Problem statement
This exercise asks for the whole listing to be restated exactly.

Supplied information
**config.mk**
```make
export PLATFORM = sky130hd
export DESIGN_NAME = ivfr_input_voltage_fault_response
export DESIGN_NICKNAME = d
export VERILOG_FILES = /design/src/core/ivfr_pkg.sv /design/src/core/ivfr_input_voltage_fault_response.sv /design/src/core/ivfr_linear_fix.sv /design/src/core/ivfr_delay_timer.sv
export SDC_FILE = /design/constraint.sdc
export NUM_CORES = 1
export LEC_CHECK = 0
export ABC_AREA = 1
export BUFFER_PORTS_ARGS = -buffer_cell sky130_fd_sc_hd__buf_2
export CELL_PAD_IN_SITES_DETAIL_PLACEMENT = 0
export CELL_PAD_IN_SITES_GLOBAL_PLACEMENT = 1
export CORE_MARGIN = 4
export CORE_UTILIZATION = 30
export DETAILED_ROUTE_END_ITERATION = 10
export GPL_TIMING_DRIVEN = 0
export PLACE_DENSITY = 0.68
export SYNTH_ARGS = -nofsm -noshare
export SYNTH_HDL_FRONTEND = slang
export SYNTH_SLANG_ARGS = --single-unit
```
**constraint.sdc**
```tcl
create_clock -name mclk -period 9.47 [get_ports mclk]
set_input_delay 0 -clock mclk [delete_from_list [all_inputs] [get_ports mclk]]
set_output_delay 0 -clock mclk [all_outputs]
set_load 0.03 [all_outputs]
```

Exercise result
**config.mk**
```make
export PLATFORM = sky130hd
export DESIGN_NAME = ivfr_input_voltage_fault_response
export DESIGN_NICKNAME = d
export VERILOG_FILES = /design/src/core/ivfr_pkg.sv /design/src/core/ivfr_input_voltage_fault_response.sv /design/src/core/ivfr_linear_fix.sv /design/src/core/ivfr_delay_timer.sv
export SDC_FILE = /design/constraint.sdc
export NUM_CORES = 1
export LEC_CHECK = 0
export ABC_AREA = 1
export BUFFER_PORTS_ARGS = -buffer_cell sky130_fd_sc_hd__buf_2
export CELL_PAD_IN_SITES_DETAIL_PLACEMENT = 0
export CELL_PAD_IN_SITES_GLOBAL_PLACEMENT = 1
export CORE_MARGIN = 4
export CORE_UTILIZATION = 30
export DETAILED_ROUTE_END_ITERATION = 10
export GPL_TIMING_DRIVEN = 0
export PLACE_DENSITY = 0.68
export SYNTH_ARGS = -nofsm -noshare
export SYNTH_HDL_FRONTEND = slang
export SYNTH_SLANG_ARGS = --single-unit
```
**constraint.sdc**
```tcl
create_clock -name mclk -period 9.47 [get_ports mclk]
set_input_delay 0 -clock mclk [delete_from_list [all_inputs] [get_ports mclk]]
set_output_delay 0 -clock mclk [all_outputs]
set_load 0.03 [all_outputs]
```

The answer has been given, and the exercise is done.